Es sabido que un libro puede ser fuente de conocimiento y de erudición.  También de perversión. Servirá para lo bueno y también para lo banal e incluso lo malo. Alguien puede encontrar conocimiento; otro, materia de supuesta erudición con la que presumir ante conocidos; un tercero sabrá construir un artefacto explosivo. 

Pero el tiempo es limitado y abruma la cantidad de libros existentes entre los que elegir. Gracias a los cálculos de Google, a estas alturas probablemente estemos rondando los 150 millones de títulos . Si durante 70 años leyéramos un libro cada día descansando sólo el día suplementario de los años bisiestos, conseguiríamos leer un total de 25,550 libros. Además de enloquecer o enfermar gravemente con tal tarea, sólo conseguiríamos leer un 0,02% de los libros existentes a día de hoy.

¿Qué hacer? Podemos guiarnos por entendidos, como Harold Bloom, que nos sugieran lo que hay que leer en sus propios gruesos textos al efecto o guiarnos por la intuición. Sea como sea, un libro lleva su tiempo. Las obras completas de Tolstoi no se leen en un par de días y lo mismo ocurre con Shakespeare, Cervantes y hasta con Punset, que hace loables esfuerzos por traernos la verdad científica de modo sencillo. 

Tampoco basta con leer en Wikipedia de qué trata “El Quijote” o “Hamlet”. Eso lo hace cualquiera; no es original. Necesitamos leer el libro de verdad pero con rapidez, y no sólo aprendiendo técnicas de lectura rápida. Siempre se soñó con poder tragar literalmente los libros aunque sea en forma de grageas; a fin de cuentas, la lectura de un libro supondrá algún tipo de transformación química sináptica, glial o del tipo que sea en nuestros cerebros. Si ya hay libros electrónicos y podemos presumir de tener mil o más en un e-book, ¿por qué no van a ser posibles libros químicos ingeribles como cápsulas, asociados incluso a vitaminas? A la espera de ese futuro que alguien verá emocionante, podemos recurrir a los resúmenes. 

Hace años, Reader’s Digest ya ofertaba los llamados “libros condensados”. ¿A qué libro de literatura no le sobran un montón de páginas para decir lo esencial? Con esa idea u otra parecida, se vendían resúmenes de obras literarias. Aun así, llevaba su tiempo leerlos. Y en esta época de prisas tampoco hay ese tiempo; se precisa algo más “optimizado”. 

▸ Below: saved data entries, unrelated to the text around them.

[config.mk]
export PLATFORM = sky130hd
export DESIGN_NAME = sha512_mix_unit
export DESIGN_NICKNAME = d
export VERILOG_FILES = /design/src/rtl/sha512_mix_pkg.sv /design/src/rtl/sha512_mix_decode.sv /design/src/rtl/sha512_mix_core.sv /design/src/rtl/sha512_mix_unit.sv
export SDC_FILE = /design/constraint.sdc
export NUM_CORES = 1
export LEC_CHECK = 0
export BUFFER_PORTS_ARGS = -buffer_cell sky130_fd_sc_hd__buf_2
export CAP_MARGIN = 20
export CORE_MARGIN = 5
export CORE_UTILIZATION = 50
export DETAILED_ROUTE_END_ITERATION = 6
export GPL_TIMING_DRIVEN = 0
export PLACE_DENSITY = 0.72
export SETUP_SLACK_MARGIN = 0.02
export SLEW_MARGIN = 5
export SYNTH_ARGS = -nofsm -noshare
export SYNTH_HDL_FRONTEND = slang
export SYNTH_SLANG_ARGS = --single-unit
export TNS_END_PERCENT = 5
[constraint.sdc]
create_clock -name clk -period 4.13 [get_ports clk]
set_input_delay 0 -clock clk [delete_from_list [all_inputs] [get_ports clk]]
set_output_delay 0 -clock clk [all_outputs]
set_load 0.05 [all_outputs]
[src/rtl/sha512_mix_pkg.sv]
package sha512_mix_pkg;
  localparam int XW = 64;
  localparam int IW = 32;
  localparam int RW = 5;

  typedef enum logic [1:0] {OP_SG0 = 2'd0, OP_SG1 = 2'd1, OP_SM0 = 2'd2, OP_SM1 = 2'd3} mix_op_e;

  localparam logic [6:0] MAJ_OPC  = 7'b0010011;
  localparam logic [2:0] MIN_F3   = 3'b001;
  localparam logic [6:0] HI_FIELD = 7'b0001000;
  localparam logic [4:0] SEL_SG0  = 5'b00110;
  localparam logic [4:0] SEL_SG1  = 5'b00111;
  localparam logic [4:0] SEL_SM0  = 5'b00100;
  localparam logic [4:0] SEL_SM1  = 5'b00101;

  function automatic logic [XW-1:0] rotr(input logic [XW-1:0] x, input int unsigned n);
    logic [2*XW-1:0] dbl;
    dbl = {x, x} >> n;
    return dbl[XW-1:0];
  endfunction

  // Three-term mix; the last term is a shift when last_is_shift is set
  function automatic logic [XW-1:0] mix3(input logic [XW-1:0] x, input int unsigned a,
                                         input int unsigned b, input int unsigned c,
                                         input logic last_is_shift);
    logic [XW-1:0] t3;
    t3 = last_is_shift ? (x >> c) : rotr(x, c);
    return rotr(x, a) ^ rotr(x, b) ^ t3;
  endfunction

  function automatic logic [XW-1:0] mix_by_op(input mix_op_e op, input logic [XW-1:0] x);
    case (op)
      OP_SG0:  return mix3(x, 1, 8, 7, 1'b1);
      OP_SG1:  return mix3(x, 19, 61, 6, 1'b1);
      OP_SM0:  return mix3(x, 28, 34, 39, 1'b0);
      default: return mix3(x, 14, 18, 41, 1'b0);
    endcase
  endfunction
endpackage

[src/rtl/sha512_mix_decode.sv]
module sha512_mix_decode
  import sha512_mix_pkg::*;
(
  input  logic [IW-1:0] word,
  output logic          claim,
  output mix_op_e       op,
  output logic [RW-1:0] rd
);
  logic fixed_ok;
  logic sel_ok;

  assign fixed_ok = (word[6:0] == MAJ_OPC) && (word[14:12] == MIN_F3) &&
                    (word[31:25] == HI_FIELD);

  always_comb begin
    sel_ok = 1'b1;
    op     = OP_SG0;
    case (word[24:20])
      SEL_SG0: op = OP_SG0;
      SEL_SG1: op = OP_SG1;
      SEL_SM0: op = OP_SM0;
      SEL_SM1: op = OP_SM1;
      default: sel_ok = 1'b0;
    endcase
  end

  assign claim = fixed_ok && sel_ok;
  assign rd    = word[11:7];
endmodule

[src/rtl/sha512_mix_core.sv]
module sha512_mix_core
  import sha512_mix_pkg::*;
#(
  parameter int NOPS = 4
) (
  input  mix_op_e       op,
  input  logic [XW-1:0] x,
  output logic [XW-1:0] y
);
  logic [XW-1:0] lane [NOPS];

  for (genvar g = 0; g < NOPS; g++) begin : g_lane
    always_comb lane[g] = mix_by_op(mix_op_e'(2'(g)), x);
  end

  assign y = lane[op];
endmodule

[src/rtl/sha512_mix_unit.sv]
module sha512_mix_unit
  import sha512_mix_pkg::*;
#(
  parameter bit BASE_IS_64 = 1'b1
) (
  input  logic          clk,
  input  logic          rst,
  input  logic          issue_vld,
  input  logic [31:0]   ins_word,
  input  logic [63:0]   src_val,
  input  logic          hash_en,
  output logic [63:0]   res_out,
  output logic [4:0]    dst_idx,
  output logic          res_vld,
  output logic          bad_ins
);
  logic          claim;
  mix_op_e       dec_op;
  logic [RW-1:0] dec_rd;
  logic [XW-1:0] mix_val;
  logic          acc_hit;
  logic          trap_hit;
  logic [4:0]    unused_src_idx;

  assign unused_src_idx = ins_word[19:15];

  sha512_mix_decode i_dec (
    .word  (ins_word),
    .claim (claim),
    .op    (dec_op),
    .rd    (dec_rd)
  );

  sha512_mix_core #(.NOPS(4)) i_core (
    .op (dec_op),
    .x  (src_val),
    .y  (mix_val)
  );

  assign acc_hit  = issue_vld && claim && hash_en && BASE_IS_64;
  assign trap_hit = issue_vld && claim && !(hash_en && BASE_IS_64);

  always_ff @(posedge clk) begin
    if (rst) begin
      res_vld <= 1'b0;
      bad_ins <= 1'b0;
      res_out <= '0;
      dst_idx <= '0;
    end else begin
      res_vld <= acc_hit;
      bad_ins <= trap_hit;
      if (acc_hit) begin
        dst_idx <= dec_rd;
        res_out <= (dec_rd == '0) ? '0 : mix_val;
      end
    end
  end
endmodule

==> impl_table.tex, run 1 <==
\begin{tabular}{lr}
\hline
Metric & Value \\
\hline
\multicolumn{2}{l}{\textbf{Timing}} \\
Unrepaired setup endpoints after global routing & false \\
Fin Hold WS & about 56 ps \\
Post-route clock skew & 0 ps \\
Worst-Margin Slew & 1020 ps \\
Final Hold Fails & 0 \\
Highest achievable clock rate & 416 MHz \\
Final-layout setup total negative slack & 0 ps \\
Number of setup violations in the final report & 0 \\
Max-slew headroom & a little under a third \\
Time the final worst path needs with I/O delays and setup & 2400 ps \\
Final Max Slew Viols & 0 \\
Final Cycle Share & 58.2\% \\
\multicolumn{2}{l}{\textbf{Worst setup path}} \\
Critical Path, Cell by Cell & dlygate4sd3\_1 > buf\_2 > nor4b\_2 > nand4\_1 > nor2\_2 > clkbuf\_1 > o32ai\_1 \\
R2R setup slack & 3330 ps \\
Number of buffers and inverters on the critical path & 3 \\
Endpoint of the most critical setup path & res\_out[8] \\
Terminus of the critical flop-to-flop path & res\_out[12] \\
Worst Setup End Kind & register \\
Largest delay share family, worst path & simple AND/OR/NAND/NOR gates \\
Critical Path Source & ins\_word[26] \\
Required @ worst endpoint & around 4300 ps \\
Peak per-stage delay on the critical path & 690 ps \\
Cell depth of the worst setup path & 7 \\
Endpoint arrival time on the critical path & 2610 ps \\
Cell with the largest stage delay on the worst path & sky130\_fd\_sc\_hd\_\_nor2\_2 \\
Crit path max fanout & 10 \\
Startpoint types & input port \\
Worst r2r path cells & 2 \\
Setup Crit Path Kind & in -> reg \\
Reg-to-Reg Start & res\_out[12] \\
\multicolumn{2}{l}{\textbf{Logic synthesis}} \\
Number of flip-flops and latches in the synthesized netlist & 71 \\
Most common cell in the synthesized netlist & sky130\_fd\_sc\_hd\_\_xnor2\_1 \\
Post-synthesis cell area & 0.0102 sq mm \\
Leading register cell type out of synthesis & sky130\_fd\_sc\_hd\_\_dfxtp\_1 \\
Gate Count Post-Synth & between 900 and 1000 \\
Number of enable flip-flop cells after synthesis & 0 \\
Top cell type's share of synthesized area & 36.3\% \\
Asr flop ratio synth & 0\% \\
Avg Synthesized Cell Area & 10.6 sq um \\
Most area-hungry cell type in the Yosys netlist & sky130\_fd\_sc\_hd\_\_xnor3\_1 \\
Most numerous cell types in the synthesized netlist & 168 x sky130\_fd\_sc\_hd\_\_xnor2\_1, 165 x sky130\_fd\_sc\_hd\_\_xnor3\_1, 96 x sky130\_fd\_sc\_hd\_\_a211oi\_1 \\
Count of yosys warnings during synthesis & 0 \\
Number of distinct standard cells referenced by the synthesized netlist & 36 \\
Portion of the post-synthesis area used by sequential elements & between 10 and 15\% \\
Number of nets produced by synthesis & 1062 \\
Largest cells by area after synthesis & sky130\_fd\_sc\_hd\_\_xnor3\_1 36\%, sky130\_fd\_sc\_hd\_\_xnor2\_1 14\%, sky130\_fd\_sc\_hd\_\_dfxtp\_1 14\% \\
\multicolumn{2}{l}{\textbf{Routing}} \\
Remaining antenna violation count after routing & 0 \\
Detailed-route wire length & about 40000 microns \\
Wire per inst & 28.1 microns \\
Via-per-instance ratio & approximately 6.4 \\
Routed via count & 9017 \\
First drt pass iteration count & 6 \\
Number of remaining DRC errors & 0 \\
First-iteration detailed-routing DRC count & approximately 1300 \\
\multicolumn{2}{l}{\textbf{CTS}} \\
TritonCTS clock tree & done \\
Maximum root-to-sink buffer count & 2 \\
Sinks on the clock net & 71 \\
Clock root buffer master & sky130\_fd\_sc\_hd\_\_clkbuf\_16 \\
Cts bufs inserted & 9 \\
Post-CTS sizing & 0 \\
Clock latency on the worst-skew pair & approximately 360 ps \\
CTS H-tree depth & 3 \\
Clock-pin slew reported for the worst setup and hold paths after clock tree synthesis & $\sim$60 ps \\
Number of setup buffers added after CTS & 0 \\
\multicolumn{2}{l}{\textbf{Global route}} \\
Pin count of the biggest net entering global routing & 14 \\
M2 GR Usage & between 40 and 50\% \\
Remaining Overflow, GRT & 0 \\
GR met3 Demand/Resource & 11.6\% \\
Number of global-route vias before repair & 8868 \\
Met1 capacity usage during global routing & 42.0\% \\
Layer with the highest usage after global routing & met2 \\
Total routing resource utilization after global routing & between 30\% and 40\% \\
Antenna violations before repair & 0 \\
Wire length of the first global-routing pass & 57500 microns \\
\multicolumn{2}{l}{\textbf{Power and ir drop}} \\
IR drop worst, VDD & 0.000271 V \\
Portion of total power attributed to combinational logic & 46.8\% \\
Net switching power of the design & between 900 and 1000 uW \\
Sequential fraction of design power & roughly a quarter \\
Static Leak & 0.00555 uW \\
Power share of the clock group & 28.1\% \\
Switching Fraction & around 36\% \\
Power Density & about 230 mW/mm\^{}2 \\
Internal power consumption & 1750 uW \\
\multicolumn{2}{l}{\textbf{Floorplan}} \\
Top-Level Pins & approximately 170 \\
Die area & 0.0234 sq mm \\
Height of the chip & 153 microns \\
Horizontal die dimension & 153 microns \\
Num rows & 52 \\
Starting density of the core & between 50 and 60\% \\
Standard cell core area & 0.0202 sq mm \\
\multicolumn{2}{l}{\textbf{Cells and area}} \\
Multi-input gate area in the final layout & 0.00801 sq mm \\
Area growth from synthesis to layout & 14.5\% \\
Share of the core filled with cells in the final layout & between 50\% and 60\% \\
Final net count & between 1000 and 1500 \\
Share of final-layout standard cells stronger than drive strength 1 & around a quarter \\
Count of fill cells added during filler insertion & 1797 \\
Diode count & 0 \\
Combined flip-flop and latch cell area & $\sim$0.0014 sq mm \\
\multicolumn{2}{l}{\textbf{Min path}} \\
Number of cells traversed by the worst hold path & 4 \\
HP Class & in -> reg \\
Origin of the worst min-delay path & ins\_word[21] \\
\multicolumn{2}{l}{\textbf{Outcome}} \\
Outcome & complete, no violations \\
\multicolumn{2}{l}{\textbf{Placed design}} \\
Detailed Place HPWL & roughly 27000 microns \\
Routability congestion estimate from global placement & 0.985 \\
Number of buffers inserted by port buffering & 158 \\
\multicolumn{2}{l}{\textbf{Job}} \\
Max cap viols & 0 \\
\hline
\end{tabular}
-- state kept, by name, indices dropped and copies added, names as in the netlist --
| name | cells |
|---|---|
| bad_ins | 1 |
| res_out | 64 |
| res_vld | 1 |
| dst_idx | 5 |
-- power groups by stage --
stage,Clock [uW],Combinational [uW],Sequential [uW]
final,765,1270,684
after global routing,793,1310,684
after CTS,766,1230,684
after detailed placement,0,1220,700
after global placement,0,1210,700
after floorplan,0,910,700
-- how the worst min path moves through the flow --
stage	endpoint	slack [ps]
floorplan	dst_idx[0]	150
global placement	dst_idx[2]	280
detailed placement	dst_idx[2]	280
CTS	res_out[54]	60
global route	res_out[54]	140
finish	res_out[54]	60
-- layout by cell type, fill, tap and decap left out, types with 4 or more instances in the layout --
cell                              n
sky130_fd_sc_hd__buf_2          236
sky130_fd_sc_hd__xnor2_1        168
sky130_fd_sc_hd__xnor3_1        165
sky130_fd_sc_hd__a211oi_1        96
sky130_fd_sc_hd__nor2_1          82
sky130_fd_sc_hd__dfxtp_1         71
sky130_fd_sc_hd__o32ai_1         55
sky130_fd_sc_hd__nand2b_1        38
sky130_fd_sc_hd__clkbuf_1        30
sky130_fd_sc_hd__inv_1           25
sky130_fd_sc_hd__nor3_1          20
sky130_fd_sc_hd__mux2i_1         19
sky130_fd_sc_hd__nor3_2          19
sky130_fd_sc_hd__a21oi_1         16
sky130_fd_sc_hd__buf_6           15
sky130_fd_sc_hd__nand2_1         14
sky130_fd_sc_hd__clkbuf_16        9
sky130_fd_sc_hd__o32ai_2          8
sky130_fd_sc_hd__dlygate4sd3_1    8
sky130_fd_sc_hd__nand3_1          6
sky130_fd_sc_hd__o21ai_0          6
sky130_fd_sc_hd__a22oi_1          6
sky130_fd_sc_hd__buf_4            4
-- stage by stage --
step | worst slack [ps] | power, uW | std cells | cell area, sq um
finish | 1730 | 2720 | 1414 | 11700
global route | 1500 | 2780 | 1414 | 11700
CTS | 1720 | 2680 | 1414 | 11700
detailed placement | 1790 | 1920 | 1390 | 11400
global placement | 1840 | 1910 | 1390 | 11400
floorplan | 2700 | 1610 | 962 | 10200
-- final cells by class --
class                   instances  area share, %
inverters                      25          0.801
repair buffers                166           7.44
multi-input cells             739           68.4
clock inverters                 6          0.395
plain buffers                 127           5.99
clock buffers                  10           1.96
well taps                     270           2.89
flip-flops and latches         71           12.1
-- metal layers --
metal  wire length [microns]  vias up
met3                    5840      189
met5                       0        -
met4                    2480        0
li1                        -     3795
met1                   14300     4214
met2                   17100      819
-- worst min-delay path, stage by stage --
cell                       delay (ps)
sky130_fd_sc_hd__buf_2            120
sky130_fd_sc_hd__nand3_1           70
sky130_fd_sc_hd__o311ai_0          90
sky130_fd_sc_hd__o41ai_1           90
-- what timing repair did --
action	4_1_cts	5_1_grt
hold buffers	8	0
setup endpoints to repair	0	0
hold endpoints to repair	6	0
-- kinds of logic after synthesis --
group,after synthesis,synth area share (%)
flops,71,13.9
mux,19,1.86
compound gates,190,14.8
xor+xnor,333,50.7
buf+inv,152,7.78
simple gates,197,10.9
Power figures use the tool's default switching activity.
==> run 2, diff against run 1 <==
Clock period 4.13 ns to 2.45 ns, I/O delays scaled along.
==> run 2 against run 1 <==
Cell count stayed put. Sequential cell count unchanged. Power up 68%. Highest routed layer unchanged.
==> impl_table.tex, run 2 (synthesis gave the netlist of run 1 again) <==
\begin{tabular}{lr}
\hline
Metric & Value \\
\hline
\multicolumn{2}{l}{\textbf{Timing}} \\
Final setup margin & 236 ps (was 1730 ps) \\
Worst-Margin Slew & 1030 ps (was 1020 ps) \\
Post-route clock skew & 0 ps (unchanged) \\
Unrepaired setup endpoints after global routing & false (unchanged) \\
Final Max Slew Viols & 0 (unchanged) \\
Highest achievable clock rate & 452 MHz \\
Final Cycle Share & between 90\% and 100\% \\
Max-slew headroom & 31.1\% (was 31.7\%) \\
Time the final worst path needs with I/O delays and setup & 2210 ps \\
Final-layout setup total negative slack & 0 ps (unchanged) \\
Number of setup violations in the final report & 0 (unchanged) \\
Final Hold Fails & 0 (unchanged) \\
\multicolumn{2}{l}{\textbf{Cells and area}} \\
Combined flip-flop and latch cell area & 0.00142 sq mm (unchanged) \\
Register ranked first by flip-flop count & res\_out (unchanged) \\
Share of final-layout standard cells stronger than drive strength 1 & 26.7\% (unchanged) \\
Flip-flop count of the largest register, all copies and words added & 64 (unchanged) \\
Most frequent standard cell in the layout excluding fill and tap cells & sky130\_fd\_sc\_hd\_\_buf\_2 (unchanged) \\
Multi-input gate area in the final layout & 0.00801 sq mm (about the same) \\
Area growth from synthesis to layout & 14.6\% (was 14.5\%) \\
Highest-count cells in the layout ignoring fill and taps & 236 x sky130\_fd\_sc\_hd\_\_buf\_2, 168 x sky130\_fd\_sc\_hd\_\_xnor2\_1, 165 x sky130\_fd\_sc\_hd\_\_xnor3\_1 (unchanged) \\
Leading registers by flop count & res\_out: 64 flops, dst\_idx: 5 flops (unchanged) \\
Diode count & 0 (unchanged) \\
Final net count & 1239 (unchanged) \\
Count of fill cells added during filler insertion & 1797 (unchanged) \\
\multicolumn{2}{l}{\textbf{Worst setup path}} \\
Largest delay share family, worst path & buffers and inverters (was simple AND/OR/NAND/NOR gates) \\
Peak per-stage delay on the critical path & 530 ps (was 690 ps) \\
Endpoint arrival time on the critical path & 2420 ps (was 2610 ps) \\
Endpoint of the most critical setup path & res\_out[8] (unchanged) \\
Critical Path, Cell by Cell & dlygate4sd3\_1 > buf\_2 > nor4b\_2 > nand4\_1 > nor2\_4 > clkbuf\_1 > o32ai\_1 (was dlygate4sd3\_1 > buf\_2 > nor4b\_2 > nand4\_1 > nor2\_2 > clkbuf\_1 > o32ai\_1) \\
Startpoint types & input port (unchanged) \\
Terminus of the critical flop-to-flop path & res\_out[12] (unchanged) \\
Cell with the largest stage delay on the worst path & sky130\_fd\_sc\_hd\_\_dlygate4sd3\_1 (was sky130\_fd\_sc\_hd\_\_nor2\_2) \\
Required @ worst endpoint & 2660 ps (was 4340 ps) \\
Crit path max fanout & 10 (unchanged) \\
Worst r2r path cells & 2 (unchanged) \\
Cell depth of the worst setup path & 7 (unchanged) \\
Reg-to-Reg Start & res\_out[12] (unchanged) \\
Setup Crit Path Kind & in -> reg (unchanged) \\
R2R setup slack & 1650 ps (was 3330 ps) \\
Critical Path Source & ins\_word[26] (unchanged) \\
Worst Setup End Kind & register (unchanged) \\
Number of buffers and inverters on the critical path & 3 (unchanged) \\
\multicolumn{2}{l}{\textbf{Global route}} \\
Number of global-route vias before repair & 8868 (unchanged) \\
Pin count of the biggest net entering global routing & 14 (unchanged) \\
Wire length of the first global-routing pass & 57500 microns (unchanged) \\
Total routing resource utilization after global routing & 32.9\% (unchanged) \\
Remaining Overflow, GRT & 0 (unchanged) \\
Antenna violations before repair & 0 (unchanged) \\
\multicolumn{2}{l}{\textbf{Power and ir drop}} \\
Static Leak & 0.00555 uW (about the same) \\
Power Density & 391 mW/mm\^{}2 (was 233 mW/mm\^{}2) \\
IR drop worst, VDD & 0.000457 V (was 0.000271 V) \\
\multicolumn{2}{l}{\textbf{CTS}} \\
Clock latency on the worst-skew pair & 360 ps (about the same) \\
Clock root buffer master & sky130\_fd\_sc\_hd\_\_clkbuf\_16 (unchanged) \\
Number of setup buffers added after CTS & 0 (unchanged) \\
TritonCTS clock tree & done (unchanged) \\
CTS H-tree depth & 3 (unchanged) \\
Maximum root-to-sink buffer count & 2 (unchanged) \\
Clock-pin slew reported for the worst setup and hold paths after clock tree synthesis & 60 ps (about the same) \\
Cts bufs inserted & 9 (unchanged) \\
Sinks on the clock net & 71 (unchanged) \\
\multicolumn{2}{l}{\textbf{Routing}} \\
First-iteration detailed-routing DRC count & 1278 (was 1279) \\
Wire per inst & 28.1 microns (about the same) \\
Routed via count & 9007 (was 9017) \\
Detailed-route wire length & 39700 microns (was 39800 microns) \\
First drt pass iteration count & 5 (was 6) \\
Via-per-instance ratio & 6.37 (was 6.38) \\
Number of remaining DRC errors & 0 (unchanged) \\
Remaining antenna violation count after routing & 0 (unchanged) \\
\multicolumn{2}{l}{\textbf{Floorplan}} \\
Starting density of the core & 50.7\% (unchanged) \\
Num rows & 52 (unchanged) \\
Height of the chip & 153 microns (unchanged) \\
Horizontal die dimension & 153 microns (unchanged) \\
Standard cell core area & 0.0202 sq mm (unchanged) \\
Top-Level Pins & 171 (unchanged) \\
Die area & 0.0234 sq mm (unchanged) \\
\multicolumn{2}{l}{\textbf{Placed design}} \\
Post-place setup slack & 105 ps (was 1790 ps) \\
Detailed Place HPWL & 27500 microns (unchanged) \\
Number of buffers inserted by port buffering & 158 (unchanged) \\
Routability congestion estimate from global placement & 0.985 (unchanged) \\
\multicolumn{2}{l}{\textbf{Outcome}} \\
Outcome & complete, no violations (unchanged) \\
\multicolumn{2}{l}{\textbf{Job}} \\
Max cap viols & 0 (unchanged) \\
\multicolumn{2}{l}{\textbf{Min path}} \\
HP Class & in -> reg (unchanged) \\
\hline
\end{tabular}
## run 2: repair_timing
action | CTS | global route
resized for setup | 0 | 1
hold buffers | 8 | 0
endpoints found under the setup margin | 0 | 40
endpoints found under the hold margin | 6 | 0
## run 2: stage by stage
| step | hold WS, ps | utilization [%] | instance area, sq um | total power (uW) | std cells |
|---|---|---|---|---|---|
| 2_1_floorplan | 152 | - | 10200 | 2710 | 962 |
| 3_3_place_gp | 275 | 56.3 | 11400 | 3210 | 1390 |
| 3_5_place_dp | 280 | 56.3 | 11400 | 3230 | 1390 |
| 4_1_cts | 64.1 | 58.1 | 11700 | 4520 | 1414 |
| 5_1_grt | 135 | 58.1 | 11700 | 4690 | 1414 |
| 6_report | 57.9 | 58.1 | 11700 | 4580 | 1414 |
## run 2: worst min path at each step
stage,from,endpoint,cells past startpoint
2_1_floorplan,ins_word[7],dst_idx[0],2
3_3_place_gp,ins_word[9],dst_idx[2],3
3_5_place_dp,ins_word[9],dst_idx[2],3
4_1_cts,ins_word[21],res_out[54],4
5_1_grt,ins_word[21],res_out[54],4
6_report,ins_word[21],res_out[54],4
## run 2: where the power goes
| group | switching [uW] | leakage, uW | total, uW | internal [uW] |
|---|---|---|---|---|
| Combinational | 1030 | 0.00485 | 2140 | 1110 |
| Clock | 591 | 0.000129 | 1280 | 691 |
| Sequential | 0.000178 | 0.000571 | 1150 | 1150 |
| Total | 1620 | 0.00555 | 4580 | 2960 |
## run 2: cell type report
| cell class | instances | share of cell area, % |
|---|---|---|
| Multi-Input combinational cell | 739 | 68.4 |
| Sequential cell | 71 | 12.1 |
| Timing Repair Buffer | 166 | 7.43 |
| Buffer | 127 | 5.99 |
| Tap cell | 270 | 2.88 |
| Clock buffer | 10 | 1.95 |
| Inverter | 25 | 0.801 |
| Clock inverter | 6 | 0.395 |
## run 2: per-layer routing
| layer | vias to the layer above | GRT usage [%] | part of all wire, % |
|---|---|---|---|
| met5 | - | 0 | 0 |
| met1 | 4223 | 42.0 | 36 |
| met2 | 800 | 49.2 | 43 |
| met3 | 184 | 11.6 | 14 |
| li1 | 3800 | - | - |
| met4 | 0 | 17.3 | 6.2 |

Pues bien, ocurre que lo hay, en forma de aplicación para móvil, como las “apps” de mapas o las “apps” médicas o meteorológicas. Tenemos Blinkist, que, además, no pierde el tiempo con literaturas y se dedica a libros serios, que no sean de ficción. Gracias a los fabulosos resúmenes ofertados, podremos leer contenidos tan diversos como los relacionados con las matemáticas o el mindfulness y hacerlo dedicando sólo unos quince minutos a cada libro

Probablemente los nuevos pedagogos, los que no enseñan a nadie pero dicen cómo hay que enseñar, encuentren en este material un filón para que los niños descubran el genio que todos han de llevar dentro y se conviertan en Einsteins 2.0 o en Heideggers 2.0 en una semana.


Si el mundo no se está volviendo completamente loco, a veces nos lo parece a los que nos vamos haciendo mayores. Claro que los viejos siempre fueron reacios a los grandes avances. Quizá también lo seamos ahora por la misma razón, por la edad.